应激诱导磷酸化蛋白1调控分化抑制因子3表达在胃癌细胞上皮-间充质转化及侵袭迁移过程中的作用及其机制

Effects and mechanism of stress induced phosphoprotein 1 regulates ID3 expression on invasion, migration and epithelial-mesenchymal transition in gastric cancer cells

目的观察应激诱导磷酸化蛋白1(STIP1)通过调控分化抑制因子3(ID3)的表达在胃癌细胞上皮-间充质转化及侵袭迁移过程中的作用并探讨其机制。方法Westernblot和实时定量反转录聚合酶链反应(RT-qPCR)法检测胃癌细胞(BGC803)和正常胃黏膜细胞(GES-1)2株细胞中STIP1、ID3的mRNA及蛋白的表达。转染STIP1过表达载体和小干扰RNA(siRNA)感染序列至胃癌细胞,检测STIP1和ID3的表达。细胞计数试剂盒(CCK-8)法检测细胞增殖活力,Transwell检测细胞迁移及侵袭,Westernblot检测上皮型钙黏蛋白(E-cadherin)、波形蛋白(Vimentin)的表达,并与阴性转染细胞比较。结果STIP1mRNA和蛋白在BGC803的相对表达量分别为1.851±0.058,2.033±0.107,明显高于GES-1中的1.000±0.034,1.000±0.031(t=21.924,P=0.000;t=16.061,P=0.004)。ID3mRNA和蛋白在BGC803的相对表达量分别为1.629±0.063,2.374±0.096,明显高于GES-1中的1.000±0.025,1.000±0.029(t=16.074,P=0.004;t=23.731,P=0.002)。转染STIP1过表达载体后ID3mRNA的相对表达量为2.018±0.124,较对照组1.331±0.036(t=9.216,P=0.012)明显升高;转染48h和72h后细胞增殖水平明显高于对照组(t=10.594,P=0.002;t=8.269,P=0.004);侵袭细胞数、迁移细胞数较对照组明显增加(t=5.669,P=0.011;t=5.265,P=0.013);Vimentin的表达明显升高(t=7.410,P=0.005),E-cadherin明显降低(t=-5.821,P=0.010)。转染STIP1siRNA感染序列后ID3mRNA的相对表达量为0.732±0.037,较对照组的1.252±0.051明显降低(t=-14.295,P=0.001);转染48h、72h后细胞增殖水平明显低于对照组(t=-19.851,P=0.000;t=-19.222,P=0.008);侵袭细胞数、迁移细胞数较对照组明显减少(t=-5.822,P=0.010;t=-4.859,P=0.017);Vimentin的表达明显降低(t=-6.244,P=0.008),E-cadherin明显升高(t=7.697,P=0.005)。结论STIP1调控ID3表达促进胃癌细胞增殖、侵袭、迁移和上皮-间充质转化。

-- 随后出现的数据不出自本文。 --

[src/rtl/osc_pkg.sv]
// osc_pkg: shared constants, segment encoding and digit tables for the
// oscilloscope timebase controller and its on-screen label.
package osc_pkg;

  localparam int unsigned TB_W    = 3;
  localparam int unsigned COORD_W = 12;
  localparam int unsigned DIGIT_W = 4;
  localparam int unsigned SEG_N   = 7;

  // Label placement in screen coordinates
  localparam logic [COORD_W-1:0] LBL_ROW_TOP = 12'd940;
  localparam logic [COORD_W-1:0] LBL_ROW_MID = 12'd945;
  localparam logic [COORD_W-1:0] LBL_ROW_BOT = 12'd950;
  localparam logic [COORD_W-1:0] LBL_ROW_S   = 12'd944;
  localparam logic [COORD_W-1:0] LBL_X_D0    = 12'd243;
  localparam logic [COORD_W-1:0] LBL_X_D1    = 12'd253;
  localparam logic [COORD_W-1:0] LBL_X_DOT   = 12'd250;
  localparam logic [COORD_W-1:0] LBL_X_S     = 12'd261;

  typedef enum logic [2:0] {
    SEG_A = 3'd0,
    SEG_B = 3'd1,
    SEG_C = 3'd2,
    SEG_D = 3'd3,
    SEG_E = 3'd4,
    SEG_F = 3'd5,
    SEG_G = 3'd6
  } seg_e;

  typedef struct packed {
    logic [DIGIT_W-1:0] hi;
    logic [DIGIT_W-1:0] lo;
  } digit_pair_t;

  // Digit to segment mask, bit position = seg_e value (gfedcba).
  // The one is drawn on the left strokes so it hugs the cell origin.
  function automatic logic [SEG_N-1:0] digit_segs(input logic [DIGIT_W-1:0] d);
    unique case (d)
      4'd0:    digit_segs = 7'b0111111;
      4'd1:    digit_segs = 7'b0110000;
      4'd2:    digit_segs = 7'b1011011;
      4'd3:    digit_segs = 7'b1001111;
      4'd4:    digit_segs = 7'b1100110;
      4'd5:    digit_segs = 7'b1101101;
      4'd6:    digit_segs = 7'b1111101;
      4'd7:    digit_segs = 7'b0000111;
      4'd8:    digit_segs = 7'b1111111;
      4'd9:    digit_segs = 7'b1101111;
      default: digit_segs = 7'b0000000;
    endcase
  endfunction

  // Timebase index to the two label digits ("hi.lo s")
  function automatic digit_pair_t index_digits(input logic [TB_W-1:0] idx);
    unique case (idx)
      3'd0:    index_digits = '{hi: 4'd0, lo: 4'd1};
      3'd1:    index_digits = '{hi: 4'd0, lo: 4'd2};
      3'd2:    index_digits = '{hi: 4'd0, lo: 4'd4};
      3'd3:    index_digits = '{hi: 4'd0, lo: 4'd8};
      3'd4:    index_digits = '{hi: 4'd1, lo: 4'd6};
      3'd5:    index_digits = '{hi: 4'd3, lo: 4'd2};
      default: index_digits = '{hi: 4'd0, lo: 4'd0};
    endcase
  endfunction

endpackage

[src/rtl/glyph_digit.sv]
// glyph_digit: combinational seven-segment glyph on a 5x11 cell.
// Ports: horz/vert = pixel coordinate, x0 = cell left column,
//        digit = 0..9, pixel = 1 when the coordinate lies on a lit stroke.
module glyph_digit
  import osc_pkg::*;
(
  input  logic [COORD_W-1:0] horz,
  input  logic [COORD_W-1:0] vert,
  input  logic [COORD_W-1:0] x0,
  input  logic [DIGIT_W-1:0] digit,
  output logic               pixel
);

  logic [SEG_N-1:0]   segs;
  logic [COORD_W-1:0] x_right;
  logic               col_l;
  logic               col_r;
  logic               span;
  logic               upper;
  logic               lower;

  always_comb begin
    segs    = digit_segs(digit);
    x_right = x0 + COORD_W'(4);
    col_l   = (horz == x0);
    col_r   = (horz == x_right);
    span    = (horz >= x0) && (horz <= x_right);
    upper   = (vert >= LBL_ROW_TOP) && (vert <= LBL_ROW_MID);
    lower   = (vert >= LBL_ROW_MID) && (vert <= LBL_ROW_BOT);
    pixel   = (segs[SEG_A] && span  && (vert == LBL_ROW_TOP)) ||
              (segs[SEG_G] && span  && (vert == LBL_ROW_MID)) ||
              (segs[SEG_D] && span  && (vert == LBL_ROW_BOT)) ||
              (segs[SEG_F] && col_l && upper) ||
              (segs[SEG_E] && col_l && lower) ||
              (segs[SEG_B] && col_r && upper) ||
              (segs[SEG_C] && col_r && lower);
  end

endmodule

[src/rtl/timebase_ctrl.sv]
// timebase_ctrl: steps the scope timebase on button presses, committing
// changes only at the frame boundary; drives the sample strobe and label.
// Ports: CLK, RESET (sync, active-high), BTN_UP/BTN_DOWN debounced levels,
//        VGA_horzCoord/VGA_vertCoord pixel position, TB_INDEX committed
//        index, SAMPLE_EN sample strobe, TB_CHANGED post-commit pulse,
//        LABEL_PIXEL registered label pixel.
module timebase_ctrl
  import osc_pkg::*;
#(
  parameter int unsigned BASE_DIV      = 1000,
  parameter int unsigned N_SETTINGS    = 6,
  parameter int unsigned RESET_INDEX   = 2,
  parameter int unsigned V_COMMIT_LINE = 1024
) (
  input  logic               CLK,
  input  logic               RESET,
  input  logic               BTN_UP,
  input  logic               BTN_DOWN,
  input  logic [COORD_W-1:0] VGA_horzCoord,
  input  logic [COORD_W-1:0] VGA_vertCoord,
  output logic [TB_W-1:0]    TB_INDEX,
  output logic               SAMPLE_EN,
  output logic               TB_CHANGED,
  output logic               LABEL_PIXEL
);

  localparam int unsigned CNT_W = 32;

  localparam logic [1:0] ST_IDLE      = 2'd0;
  localparam logic [1:0] ST_PEND_UP   = 2'd1;
  localparam logic [1:0] ST_PEND_DOWN = 2'd2;

  logic [1:0]       state_q, state_d;
  logic             btn_up_q, btn_dn_q;
  logic [CNT_W-1:0] cnt_q, cnt_d;
  logic [TB_W-1:0]  idx_d;
  logic             changed_d;
  logic             sample_d;
  logic             up_edge_c, dn_edge_c, commit_c;
  logic [CNT_W-1:0] term_c;

  digit_pair_t        digits;
  logic               d0_pix, d1_pix;
  logic               dot_c, s_c, label_d;
  logic [3:0]         s_row;
  logic [COORD_W-1:0] s_dx;

  // Request FSM state register
  always_ff @(posedge CLK) begin
    if (RESET) state_q <= ST_IDLE;
    else       state_q <= state_d;
  end

  // Next state, index step and sample divider
  always_comb begin
    up_edge_c = BTN_UP && !btn_up_q;
    dn_edge_c = BTN_DOWN && !btn_dn_q;
    commit_c  = (VGA_vertCoord == COORD_W'(V_COMMIT_LINE)) && (VGA_horzCoord == '0);
    term_c    = (CNT_W'(BASE_DIV) << TB_INDEX) - CNT_W'(1);

    state_d   = state_q;
    idx_d     = TB_INDEX;
    changed_d = 1'b0;
    cnt_d     = cnt_q + CNT_W'(1);
    sample_d  = 1'b0;

    if (commit_c) begin
      state_d = ST_IDLE;
      if (state_q == ST_PEND_UP && TB_INDEX != TB_W'(N_SETTINGS - 1)) begin
        idx_d     = TB_INDEX + TB_W'(1);
        changed_d = 1'b1;
      end else if (state_q == ST_PEND_DOWN && TB_INDEX != '0) begin
        idx_d     = TB_INDEX - TB_W'(1);
        changed_d = 1'b1;
      end
    end

    // A fresh edge (even in the commit cycle) becomes the pending request;
    // simultaneous edges cancel out.
    if (up_edge_c && !dn_edge_c)      state_d = ST_PEND_UP;
    else if (dn_edge_c && !up_edge_c) state_d = ST_PEND_DOWN;

    if (changed_d) begin
      cnt_d = '0;
    end else if (cnt_q == term_c) begin
      cnt_d    = '0;
      sample_d = 1'b1;
    end
  end

  // Datapath and output registers
  always_ff @(posedge CLK) begin
    if (RESET) begin
      btn_up_q    <= 1'b0;
      btn_dn_q    <= 1'b0;
      cnt_q       <= '0;
      TB_INDEX    <= TB_W'(RESET_INDEX);
      SAMPLE_EN   <= 1'b0;
      TB_CHANGED  <= 1'b0;
      LABEL_PIXEL <= 1'b0;
    end else begin
      btn_up_q    <= BTN_UP;
      btn_dn_q    <= BTN_DOWN;
      cnt_q       <= cnt_d;
      TB_INDEX    <= idx_d;
      SAMPLE_EN   <= sample_d;
      TB_CHANGED  <= changed_d;
      LABEL_PIXEL <= label_d;
    end
  end

  glyph_digit u_digit0 (
    .horz  (VGA_horzCoord),
    .vert  (VGA_vertCoord),
    .x0    (LBL_X_D0),
    .digit (digits.hi),
    .pixel (d0_pix)
  );

  glyph_digit u_digit1 (
    .horz  (VGA_horzCoord),
    .vert  (VGA_vertCoord),
    .x0    (LBL_X_D1),
    .digit (digits.lo),
    .pixel (d1_pix)
  );

  // Decimal point, "s" glyph (4-wide row masks, bit = column offset) and label merge
  always_comb begin
    digits = index_digits(TB_INDEX);
    dot_c  = (VGA_horzCoord == LBL_X_DOT) && (VGA_vertCoord == LBL_ROW_BOT);
    s_dx   = VGA_horzCoord - LBL_X_S;
    unique case (VGA_vertCoord)
      LBL_ROW_S:            s_row = 4'b0110;
      LBL_ROW_S + 12'd1:    s_row = 4'b1001;
      LBL_ROW_S + 12'd2:    s_row = 4'b0001;
      LBL_ROW_S + 12'd3:    s_row = 4'b0110;
      LBL_ROW_S + 12'd4:    s_row = 4'b1000;
      LBL_ROW_S + 12'd5:    s_row = 4'b1001;
      LBL_ROW_S + 12'd6:    s_row = 4'b0110;
      default:              s_row = 4'b0000;
    endcase
    s_c     = (VGA_horzCoord >= LBL_X_S) && (s_dx < COORD_W'(4)) && s_row[s_dx[1:0]];
    label_d = d0_pix || d1_pix || dot_c || s_c;
  end

endmodule
[config.mk]
export PLATFORM = sky130hd
export DESIGN_NAME = timebase_ctrl
export DESIGN_NICKNAME = d
export VERILOG_FILES = /design/src/rtl/osc_pkg.sv /design/src/rtl/glyph_digit.sv /design/src/rtl/timebase_ctrl.sv
export SDC_FILE = /design/constraint.sdc
export NUM_CORES = 1
export LEC_CHECK = 0
export ABC_AREA = 1
export CAP_MARGIN = 20
export CORE_MARGIN = 1.5
export CORE_UTILIZATION = 30
export DETAILED_ROUTE_END_ITERATION = 6
export GPL_TIMING_DRIVEN = 0
export PLACE_DENSITY = 0.44
export SETUP_SLACK_MARGIN = 0.1
export SLEW_MARGIN = 15
export SYNTH_ARGS = -nofsm -noshare
export SYNTH_HDL_FRONTEND = slang
export SYNTH_HIERARCHICAL = 1
export SYNTH_SLANG_ARGS = --single-unit
[constraint.sdc]
create_clock -name CLK -period 5 [get_ports CLK]
set_clock_uncertainty 0.05 [all_clocks]
set_input_delay 1 -clock CLK [delete_from_list [all_inputs] [get_ports CLK]]
set_output_delay 1 -clock CLK [all_outputs]
set_load 0.005 [all_outputs]
==> flow_summary.ini <==
[synthesis]
synth_ff_type = dfxtp_1
ys_warn_count = 6
postSynthAreaPerCell_um2 = 6.21
synth_cells = 902
seq_area_frac_synth_pct = 15.0
async_reset_ff_share_pct = 0
ys_types = 42
syn-cell-area_um2 = 5600
ys_seq_elements = 42
synth-edff-count = 0

[timing]
finalSetupViolCount = 0
finalCritPeriodShare_pct = 75.7
slew_viol_final = 0
fmax_mhz = 264
slew-limit-headroom_pct = 63.1
hold_violations = 0
fin_ws_ns = 1.21
grt_setup_unrepaired = no
fin_tns_setup_ns = 0
min_period_ns = 3.79
worst_slew_pin_slew_ns = 0.549

[place]
place_hpwl_mm = 11.4
dp_slack_ns = 1.15
gp_congestion = 0.776
dp_cells = 1232
port-buffer-count = 33

[die]
rows = 49
dieArea_um2 = 19500
initial_core_util_pct = 30.8
die_width_um = 140
core_region_area_um2 = 18100
io_pins = 34
die_height_um = 140

[flow_run]
drv_cap = 0

[cells_and_area]
instances_no_fill = 1240
final_common_cell = nand2_1
nets = 1108
drive_gt1_share_pct = 8.11
fin_util_pct = 36.5
area_growth_pct = 18.3
layout_common_cells = 207 x nand2_1, 147 x inv_1, 108 x nor2_1
n_antenna_cell = 0

[routing]
postRouteAntennaNets = 0
wl_per_cell_um = 11.3
dr.pass1.iters = 7
drc = 3
vias = 5407
drt-total-wl_mm = 14.0
drt-initial-drc-count = 164
viasPerCell = 4.36

[power_and_ir_drop]
power.leakage_nw = 3.17
pwr_density_cell_nw_per_um2 = 138
ir_worst_vdd_mv = 0.146

[cts]
ctsResizeCount = 0
cts_hold_buf = 0
clock_latency_ns = 0.29
h-tree-depth = 2
cts_tree = yes
clk_pin_slew_ns = 0.07
cts_max_path_buffers = 2
cts.sinks = 42
cts_made_buffers = 5
cts_root_buffer = clkbuf_16
post_cts_buffers = 0

[setup_path]
end_kind = flop
worstPathRequired_ns = 5.11
critPathLaunchType = flop
crit_fanout = 8
cp_data_arrival_time_ns = 3.90
worstRegToRegCells = 20
path_class = flop to flop

[hold_path]
hold_depth = 1
hp-class = flop to flop

[grt]
grt_pass1_vias = 5063
grt_pass1_wl_mm = 23.6
grt_overflow_total = 0
grtUsageTotal_pct = 14.8
grt_start_max_net_pins = 14
antenna_found_initial = 0

[outcome]
outcome = complete, but fails checks
violations = design-rule violations
[per-layer routing]
layer,wire [µm],vias to the layer above,GRT usage [%]
met2,6630,60,26.7
met5,0,-,0
met4,190,0,3.82
met3,334,13,1.03
li1,-,3007,-
met1,6860,2327,19.2
[cell families (layout without fill, tap and decap cells)]
family	Yosys count	in the layout	share of synthesized area (%)
and+or+nand+nor	509	509	42.7
buffers and inverters	164	205	11.9
adders and majority gates	70	70	15.6
AOI/OAI and AO/OA	63	63	6.53
xor gates and xnor gates	52	52	8.14
DFF	42	42	15.0
other	2	70	0.134
[power breakdown]
group / switching, mW / total (mW) / internal [mW]
clock: 0.144 / 0.342 / 0.198
sequential: 0.00222 / 0.341 / 0.339
combinational: 0.137 / 0.229 / 0.0919
total: 0.283 / 0.912 / 0.628
[worst paths after layout]
check	from	slack (ns)	endpoint
worst max-delay path	TB_INDEX[0]	1.21	LABEL_PIXEL
worst min-delay path	cnt_q[0]	0.40	cnt_q[0]
worst max register to register	TB_INDEX[0]	1.21	LABEL_PIXEL
worst min register to register	cnt_q[0]	0.40	cnt_q[0]
[flip-flops by register name, indices dropped and copies added, names as in the netlist]
signal and count:
btn_up_q 1, SAMPLE_EN 1, cnt_q 32, btn_dn_q 1, TB_INDEX 3, TB_CHANGED 1
LABEL_PIXEL 1, state_q 2
[stage by stage]
step	instance area (µm²)	hold slack (ns)	power, mW
after floorplan	5850	0.367	0.500
after global placement	6470	0.383	0.576
after detailed placement	6470	0.393	0.575
after CTS	6620	0.402	0.929
after global routing	6620	0.426	0.983
final	6620	0.397	0.912
[synth_stat cells, types with 5 or more instances]
cell     instances  share of area, %
nand2_2         13               1.5
a21oi_1         30               2.7
dfxtp_1         42                15
nor3_1          19               1.7
inv_2            9              0.60
xnor2_1          9               1.4
nand3_1         85               7.6
xor2_1          43               6.7
nand2_1        207                14
o21ai_0         15               1.3
nor2_2          21               2.3
or2_0            5              0.56
nand4_1         20               2.2
nor2_1         108               7.2
nor3_2           5              0.89
inv_1          147               9.9
ha_1            70                16
[critical path, stage by stage (launching register included)]
cell and delay, ns:
dfxtp_1 0.54, inv_1 0.26, ha_1 0.29, nand2_2 0.16, ha_1 0.23, inv_1 0.11
a2111oi_0 0.51, a31oi_1 0.20, inv_1 0.15, ha_1 0.16, nor2_1 0.04, nor2_1 0.15
nand2_1 0.08, nand3_1 0.08, nand3_1 0.09, nand3_1 0.09, nand2_1 0.05, nand2_1 0.05
nand2_1 0.05, nor3_1 0.20, a21oi_1 0.12
[layout make-up]
| cell class | count | area, µm² |
|---|---|---|
| plain buffers | 6 | 68.8 |
| clock buffers | 6 | 139 |
| clock inverters | 2 | 12.5 |
| fillers | 2025 | 11500 |
| inverters | 158 | 596 |
| multi-input cells | 764 | 4350 |
| flip-flops and latches | 42 | 841 |
| well taps | 229 | 287 |
| repair buffers | 33 | 330 |
No activity file was read; power rests on OpenSTA's default activity.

Objective To investigate the effects and mechanism of stress induced phosphoprotein 1 (STIP1) on invasion, migration and Epithelial-mesenchymal transition through regulating the expression of ID3 in gastric cancer cells. Methods The expression levels of STIP1 and ID3 were detected by Western blotting and real-time quantitative reverse transcriptase-polymerase chain reaction (RT-qPCR) in two cells (BGC803 and GES-1). To detect the change of expression of STIP1 and ID3, the STIP1 over-expression vector and small interfering RNA (siRNA) were transfected into gastric cancer cells. Cell proliferation was detected by cell counting kit-8 (CCK-8) assay, invasion and migration were detected by Transwell, E-cadherin and Vimentin were detected by Western blotting. Results The expression of STIP1 mRNA and protein in BGC803 cells were significantly higher than those in GES-1 (1.851±0.058 vs. 1.000±0.034, t=21.924, P=0.000; 2.033±0.107 vs. 1.000±0.031, t=16.061, P=0.004). The expression of ID3 mRNA and protein in BGC803 cells were significantly higher than those in GES-1 (1.629±0.063 vs. 1.000±0.025, t=16.074, P=0.004; 2.374±0.096 vs. 1.000±0.029, t=23.731, P=0.002). The results showed that ID3 mRNA expression was significantly higher (2.018±0.124 vs. 1.331±0.036, t=9.216, P=0.012), cell proliferation after transfected for 48 h and 72 h (t=10.062, P=0.002; t=6.466, P=0.008) were significantly increased, the number of invasion and migration cells were significantly increased (t=5.669, P=0.011; t=5.265, P=0.013), Vimentin expression was higher (t=7.410, P=0.005) and E-cadherin was lower (t=-5.821, P=0.010) by over-expression of STIP1. Knockdown of STIP1 decreased ID3 mRNA expression (0.732±0.037 vs. 1.252±0.051, t=-14.295, P=0.001), cell proliferation after transfected for 48 h and 72 h (t=-19.851, P=0.000; t=-19.222, P=0.008), the number of invasion and migration cells (t=-5.822, P=0.010; t=-4.859, P=0.017), Vimentin expression (t=-6.244, P=0.008) and increased E-cadherin expression (t=7.697, P=0.005). Conclusion STIP1 can increase cell proliferation, invasion, migration and Epithelial-mesenchymal transition through regulating the expression of ID3 in gastric cancer cells.